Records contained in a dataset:
--- config.mk ---
export PLATFORM = sky130hd
export DESIGN_NAME = bfie_ram
export DESIGN_NICKNAME = d
export VERILOG_FILES = /design/src/hw/rtl/bfie_ram.sv
export SDC_FILE = /design/constraint.sdc
export NUM_CORES = 2
export LEC_CHECK = 0
export BUFFER_PORTS_ARGS = -buffer_cell sky130_fd_sc_hd__buf_2
export CAP_MARGIN = 20
export CELL_PAD_IN_SITES_DETAIL_PLACEMENT = 0
export CELL_PAD_IN_SITES_GLOBAL_PLACEMENT = 1
export CORE_MARGIN = 8
export CORE_UTILIZATION = 56
export DETAILED_ROUTE_END_ITERATION = 6
export PLACE_DENSITY_LB_ADDON = 0.2
export SYNTH_ARGS = -nofsm -noshare
export SYNTH_HDL_FRONTEND = slang
export SYNTH_SLANG_ARGS = --single-unit
export TNS_END_PERCENT = 10
--- constraint.sdc ---
create_clock -name clk_i -period 2.6 [get_ports clk_i]
set_input_delay 0.13 -clock clk_i [delete_from_list [all_inputs] [get_ports clk_i]]
set_output_delay 0.13 -clock clk_i [all_outputs]
set_load 0.05 [all_outputs]
[src/hw/rtl/bfie_alu.sv]
// Shared increment/decrement unit with a less-than compare.
module bfie_alu #(
  parameter int unsigned W = 16
) (
  input  logic [W-1:0] a_i,
  input  logic         dec_i,
  input  logic [W-1:0] b_i,
  input  logic         cmp_sum_i,
  output logic [W-1:0] sum_o,
  output logic         lt_o
);

  logic [W-1:0] lhs;

  // Step by one in either direction
  assign sum_o = dec_i ? (a_i - W'(1)) : (a_i + W'(1));

  // Compare the operand or the stepped value against the bound
  assign lhs  = cmp_sum_i ? sum_o : a_i;
  assign lt_o = (lhs < b_i);

endmodule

WHAT IS EXPECTED:
The lines above, starting at the one with "export CORE_UTILIZATION = 56" and ending at the one with "set_output_delay 0.13 -clock", are the only ones to return, exactly as written.

RESULT OF THIS EXERCISE:
export CORE_UTILIZATION = 56
export DETAILED_ROUTE_END_ITERATION = 6
export PLACE_DENSITY_LB_ADDON = 0.2
export SYNTH_ARGS = -nofsm -noshare
export SYNTH_HDL_FRONTEND = slang
export SYNTH_SLANG_ARGS = --single-unit
export TNS_END_PERCENT = 10
--- constraint.sdc ---
create_clock -name clk_i -period 2.6 [get_ports clk_i]
set_input_delay 0.13 -clock clk_i [delete_from_list [all_inputs] [get_ports clk_i]]
set_output_delay 0.13 -clock clk_i [all_outputs]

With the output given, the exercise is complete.